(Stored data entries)
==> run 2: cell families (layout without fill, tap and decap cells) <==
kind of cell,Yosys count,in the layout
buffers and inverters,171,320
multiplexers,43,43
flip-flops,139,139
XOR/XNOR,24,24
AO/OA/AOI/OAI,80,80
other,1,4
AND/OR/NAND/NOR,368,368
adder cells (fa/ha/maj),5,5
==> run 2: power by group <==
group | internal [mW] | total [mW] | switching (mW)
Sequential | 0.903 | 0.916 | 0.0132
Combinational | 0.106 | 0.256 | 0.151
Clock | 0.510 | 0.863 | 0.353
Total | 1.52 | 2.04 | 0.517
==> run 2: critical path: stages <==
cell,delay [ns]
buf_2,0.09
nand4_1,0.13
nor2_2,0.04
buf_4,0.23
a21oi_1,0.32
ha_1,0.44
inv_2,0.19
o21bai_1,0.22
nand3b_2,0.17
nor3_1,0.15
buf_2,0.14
==> src/flat_wrapper.sv <==
// flat-port wrapper written by rule: the top's interface ports become plain ports
module neander_x_control_flat 
  (clk, reset, bus_opcode, bus_sub_opcode, bus_flagN, bus_flagZ, bus_mem_read, bus_mem_write, bus_pc_inc, bus_pc_load, bus_ac_load, bus_ri_load, bus_rem_load, bus_rdm_load, bus_nz_load, bus_addr_sel, bus_alu_op, bus_sp_inc, bus_sp_dec, bus_mem_data_sel, bus_io_write_ctrl, bus_halted);
  neander_x_control_if bus_i ();
  input  logic clk;
  input  logic reset;
  input wire logic [$bits(bus_i.opcode)-1:0] bus_opcode;
  input wire logic [$bits(bus_i.sub_opcode)-1:0] bus_sub_opcode;
  input wire logic [$bits(bus_i.flagN)-1:0] bus_flagN;
  input wire logic [$bits(bus_i.flagZ)-1:0] bus_flagZ;
  output wire logic [$bits(bus_i.mem_read)-1:0] bus_mem_read;
  output wire logic [$bits(bus_i.mem_write)-1:0] bus_mem_write;
  output wire logic [$bits(bus_i.pc_inc)-1:0] bus_pc_inc;
  output wire logic [$bits(bus_i.pc_load)-1:0] bus_pc_load;
  output wire logic [$bits(bus_i.ac_load)-1:0] bus_ac_load;
  output wire logic [$bits(bus_i.ri_load)-1:0] bus_ri_load;
  output wire logic [$bits(bus_i.rem_load)-1:0] bus_rem_load;
  output wire logic [$bits(bus_i.rdm_load)-1:0] bus_rdm_load;
  output wire logic [$bits(bus_i.nz_load)-1:0] bus_nz_load;
  output wire logic [$bits(bus_i.addr_sel)-1:0] bus_addr_sel;
  output wire logic [$bits(bus_i.alu_op)-1:0] bus_alu_op;
  output wire logic [$bits(bus_i.sp_inc)-1:0] bus_sp_inc;
  output wire logic [$bits(bus_i.sp_dec)-1:0] bus_sp_dec;
  output wire logic [$bits(bus_i.mem_data_sel)-1:0] bus_mem_data_sel;
  output wire logic [$bits(bus_i.io_write_ctrl)-1:0] bus_io_write_ctrl;
  output wire logic [$bits(bus_i.halted)-1:0] bus_halted;
  assign bus_i.opcode = bus_opcode;
  assign bus_i.sub_opcode = bus_sub_opcode;
  assign bus_i.flagN = bus_flagN;
  assign bus_i.flagZ = bus_flagZ;
  assign bus_mem_read = bus_i.mem_read;
  assign bus_mem_write = bus_i.mem_write;
  assign bus_pc_inc = bus_i.pc_inc;
  assign bus_pc_load = bus_i.pc_load;
  assign bus_ac_load = bus_i.ac_load;
  assign bus_ri_load = bus_i.ri_load;
  assign bus_rem_load = bus_i.rem_load;
  assign bus_rdm_load = bus_i.rdm_load;
  assign bus_nz_load = bus_i.nz_load;
  assign bus_addr_sel = bus_i.addr_sel;
  assign bus_alu_op = bus_i.alu_op;
  assign bus_sp_inc = bus_i.sp_inc;
  assign bus_sp_dec = bus_i.sp_dec;
  assign bus_mem_data_sel = bus_i.mem_data_sel;
  assign bus_io_write_ctrl = bus_i.io_write_ctrl;
  assign bus_halted = bus_i.halted;
  neander_x_control u_core (.clk(clk), .reset(reset), .bus(bus_i));
endmodule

• _WHAT YOU WILL DO_: When you reach the line that contains "nor3_1,0.15", stop; output it and every line before it from the start of the data, exactly as written.

• _RESPONSE TO THE TASK_:
==> run 2: cell families (layout without fill, tap and decap cells) <==
kind of cell,Yosys count,in the layout
buffers and inverters,171,320
multiplexers,43,43
flip-flops,139,139
XOR/XNOR,24,24
AO/OA/AOI/OAI,80,80
other,1,4
AND/OR/NAND/NOR,368,368
adder cells (fa/ha/maj),5,5
==> run 2: power by group <==
group | internal [mW] | total [mW] | switching (mW)
Sequential | 0.903 | 0.916 | 0.0132
Combinational | 0.106 | 0.256 | 0.151
Clock | 0.510 | 0.863 | 0.353
Total | 1.52 | 2.04 | 0.517
==> run 2: critical path: stages <==
cell,delay [ns]
buf_2,0.09
nand4_1,0.13
nor2_2,0.04
buf_4,0.23
a21oi_1,0.32
ha_1,0.44
inv_2,0.19
o21bai_1,0.22
nand3b_2,0.17
nor3_1,0.15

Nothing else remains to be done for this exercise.